Start of The data

// System
module System(
	clk,
	rst,
	mbed,
	select,
	GreenBlueServoOut,
	RedServoOut,
	BinRecycleServoOut,
	RedBlueServoOut,
	GreenOtherServoOut,
	dispenseBlueLED,
	dispenseComplete,
	dispenseGreenLED,
	dispenseRedLED,
	mainState,
	mbedOutput,
	results,
	sortBlueLED,
	sortComplete,
	sortGreenLED,
	sortRedLED
);
input	clk;
input	rst;
input	[6:0] mbed;
input	[0:0] select;
output	GreenBlueServoOut;
output	RedServoOut;
output	BinRecycleServoOut;
output	RedBlueServoOut;
output	GreenOtherServoOut;
output	[0:0] dispenseBlueLED;
output	[0:0] dispenseComplete;
output	[0:0] dispenseGreenLED;
output	[0:0] dispenseRedLED;
output	[4:0] mainState;
output	[2:0] mbedOutput;
output	[2:0] results;
output	[0:0] sortBlueLED;
output	[0:0] sortComplete;
output	[0:0] sortGreenLED;
output	[0:0] sortRedLED;
wire	[1:0] conDispenseColour;
wire	[0:0] conDispenseStart;
wire	[2:0] conSortColour;
wire	[0:0] conSortStart;
wire	[2:0] controllerOutput;
wire	[0:0] dispenseComplete_ALTERA_SYNTHESIZED;
wire	[9:0] mainBinRecycle;
  ...
make LEC_CHECK=0 ABC_AREA=0 CAP_MARGIN=20 CORE_MARGIN=2 CORE_UTILIZATION=72 CTS_CLUSTER_DIAMETER=61 CTS_CLUSTER_SIZE=14 HOLD_SLACK_MARGIN=0.29 PLACE_DENSITY_LB_ADDON=0.12 SETUP_SLACK_MARGIN=0.93 SLEW_MARGIN=20 finish   # period 3.16 ns
run.sh (not shown) runs the stock make flow with config.mk's settings and CLKGATE_MAP_FILE=.
Rerun with:
Settings changed: CTS_CLUSTER_DIAMETER 61 to 354, CTS_CLUSTER_SIZE 14 to 10.
The new run passed the timing, DRC and antenna checks.
Clock power is higher by 9.6%.
Global-route usage went up by 0.60 points.
Fmax goes down by 0.77%.
Clock skew fell by 4.0 ps.
Total power climbs by 4.0%.
Routed wire length rises by 0.97%.
Sequential cell count stays the same.
Via count goes up by 0.75%.
Critical path depth is higher by 5.
Design area went up by 0.80%.
Core utilization rose by 0.64 points.
Rerun with:
Settings changed: CTS_CLUSTER_DIAMETER 354 to 378, CTS_CLUSTER_SIZE 10 to 11.
Result:
- The new run ran to the end with no violations
- worst setup slack gets worse by 11 ps
- clock skew stays flat
- utilization went down by 0.28 points
- power went down by 2.3%
- design area drops by 0.34%
- non-clock buffer count went down by 1
- routed wire length is about the same
Rerun with:
Settings changed: ABC_AREA 0 to unset, CTS_CLUSTER_DIAMETER 378 to unset, CTS_CLUSTER_SIZE 11 to 25, HOLD_SLACK_MARGIN 0.29 to unset, PLACE_DENSITY_LB_ADDON 0.12 to 0.19, SETUP_SLACK_MARGIN 0.93 to 0.76.
Result: Total power goes up by 9.1%. Worst hold slack improves by 9.6 ps. Final cell count goes up by 0.80%. Maximum frequency goes down by 5.0%.

---

## job 4417
Starting RTL as in the previous note.
make LEC_CHECK=0 CAP_MARGIN=0 CELL_PAD_IN_SITES_DETAIL_PLACEMENT=0 CELL_PAD_IN_SITES_GLOBAL_PLACEMENT=2 CORE_MARGIN=4 CORE_UTILIZATION=41 CTS_CLUSTER_DIAMETER=45 GPL_TIMING_DRIVEN=1 PLACE_DENSITY_LB_ADDON=0.21 SLEW_MARGIN=0 finish   # period 3.98 ns
Job 4417: no failed stages, no open violations at the end
Edits applied to the flow inputs when going from job 4417 to job 5356:
# job 4417
export LEC_CHECK = 0
export CAP_MARGIN = 0
export CELL_PAD_IN_SITES_DETAIL_PLACEMENT = 0
export CELL_PAD_IN_SITES_GLOBAL_PLACEMENT = 2
export CORE_MARGIN = 4
export CORE_UTILIZATION = 41
export CTS_CLUSTER_DIAMETER = 45
export GPL_TIMING_DRIVEN = 1
export PLACE_DENSITY_LB_ADDON = 0.21
export SLEW_MARGIN = 0
create_clock -name core_clock -period 3.98 [get_ports {clk}]
# job 5356
export LEC_CHECK = 0
export CAP_MARGIN = 20
export CORE_MARGIN = 2
export CORE_UTILIZATION = 35
export SLEW_MARGIN = 20
create_clock -name core_clock -period 5.68 [get_ports {clk}]
--- outcome ---
- The flow did not stop early for job 5356: all stages ran, and the layout cleared the timing, DRC and antenna checks.
- As of job 5356, wire length had fallen by a few percent compared to job 4417.
- Looking at number of clock buffer instances in the layout across job 5356 and job 4417, the one that comes out higher is job 4417.
- Compared with job 4417, job 5356 shows a higher sequential share of layout area.
- Sort job 5356 and job 4417 by detailed-route wire length on metal 1 desc -> top: job 4417
- Delta (job 5356 minus job 4417): die size higher; clock skew decreased by 0.0035 ns relative to the old numbers; cell area after layout moved down.
- Global-route usage in job 5356 vs job 4417: down 2.6 points
- Job 5356 vs. job 4417: total design power -3.7 mW, via count +99.

---

== run 1 ==
Starting RTL as in the previous note.
==> flow/design.v (excerpt) <==
module System(
	clk,
	rst,
	mbed,
	select,
	GreenBlueServoOut,
	RedServoOut,
	BinRecycleServoOut,
	RedBlueServoOut,
	GreenOtherServoOut,
	dispenseBlueLED,
	dispenseComplete,
	dispenseGreenLED,
	dispenseRedLED,
	mainState,
	mbedOutput,
	results,
	sortBlueLED,
	sortComplete,
	sortGreenLED,
	sortRedLED
);
input	clk;
input	rst;
input	[6:0] mbed;
input	[0:0] select;
output	GreenBlueServoOut;
output	RedServoOut;
output	BinRecycleServoOut;
output	RedBlueServoOut;
output	GreenOtherServoOut;
output	[0:0] dispenseBlueLED;
output	[0:0] dispenseComplete;
output	[0:0] dispenseGreenLED;
output	[0:0] dispenseRedLED;
output	[4:0] mainState;
output	[2:0] mbedOutput;
output	[2:0] results;
output	[0:0] sortBlueLED;
output	[0:0] sortComplete;
output	[0:0] sortGreenLED;
output	[0:0] sortRedLED;
wire	[1:0] conDispenseColour;
wire	[0:0] conDispenseStart;
wire	[2:0] conSortColour;
wire	[0:0] conSortStart;
wire	[2:0] controllerOutput;
wire	[0:0] dispenseComplete_ALTERA_SYNTHESIZED;
wire	[9:0] mainBinRecycle;
wire	[1:0] mainDispenseColour;
wire	[0:0] maindispenseStart;
wire	[9:0] mainGreenBlue;
wire	[9:0] mainGreenOther;
wire	[9:0] mainRed;
wire	[9:0] mainRedBlue;
  ...
export LEC_CHECK = 0
export CAP_MARGIN = 15
export CORE_MARGIN = 2
export CORE_UTILIZATION = 38
export CTS_CLUSTER_SIZE = 18
export GPL_ROUTABILITY_DRIVEN = 1
export PLACE_DENSITY_LB_ADDON = 0.24
export SETUP_SLACK_MARGIN = -0.2
export SLEW_MARGIN = 20
export TNS_END_PERCENT = 90
create_clock -name core_clock -period 3.31 [get_ports {clk}]
[inputs] run 2 vs run 1
Settings: changing CORE_UTILIZATION from 38 to 71; removing TNS_END_PERCENT (formerly 90); removing GPL_ROUTABILITY_DRIVEN (formerly 1); removing SETUP_SLACK_MARGIN (formerly -0.2); removing PLACE_DENSITY_LB_ADDON (formerly 0.24); changing CAP_MARGIN from 15 to 20; changing CTS_CLUSTER_SIZE from 18 to 25; changing the clock period (ns, I/O delays scaled along) from 3.31 to 3.16.
### Flow results
- In the tables for run 1 and run 2, cell-internal power reads lower with run 1.
- Synthesized cell count came out exactly the same in run 1 and run 2.
- Run 1 -> run 2: number of cells on the worst reg-to-reg path delta 0, exact match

End of The data

§ Requirement
Please make an exact copy of the lines above from the line with "- The new run" through the line with "export CORE_UTILIZATION = 41", both ends included.

§ Exercise result
- The new run ran to the end with no violations
- worst setup slack gets worse by 11 ps
- clock skew stays flat
- utilization went down by 0.28 points
- power went down by 2.3%
- design area drops by 0.34%
- non-clock buffer count went down by 1
- routed wire length is about the same
Rerun with:
Settings changed: ABC_AREA 0 to unset, CTS_CLUSTER_DIAMETER 378 to unset, CTS_CLUSTER_SIZE 11 to 25, HOLD_SLACK_MARGIN 0.29 to unset, PLACE_DENSITY_LB_ADDON 0.12 to 0.19, SETUP_SLACK_MARGIN 0.93 to 0.76.
Result: Total power goes up by 9.1%. Worst hold slack improves by 9.6 ps. Final cell count goes up by 0.80%. Maximum frequency goes down by 5.0%.

---

## job 4417
Starting RTL as in the previous note.
make LEC_CHECK=0 CAP_MARGIN=0 CELL_PAD_IN_SITES_DETAIL_PLACEMENT=0 CELL_PAD_IN_SITES_GLOBAL_PLACEMENT=2 CORE_MARGIN=4 CORE_UTILIZATION=41 CTS_CLUSTER_DIAMETER=45 GPL_TIMING_DRIVEN=1 PLACE_DENSITY_LB_ADDON=0.21 SLEW_MARGIN=0 finish   # period 3.98 ns
Job 4417: no failed stages, no open violations at the end
Edits applied to the flow inputs when going from job 4417 to job 5356:
# job 4417
export LEC_CHECK = 0
export CAP_MARGIN = 0
export CELL_PAD_IN_SITES_DETAIL_PLACEMENT = 0
export CELL_PAD_IN_SITES_GLOBAL_PLACEMENT = 2
export CORE_MARGIN = 4
export CORE_UTILIZATION = 41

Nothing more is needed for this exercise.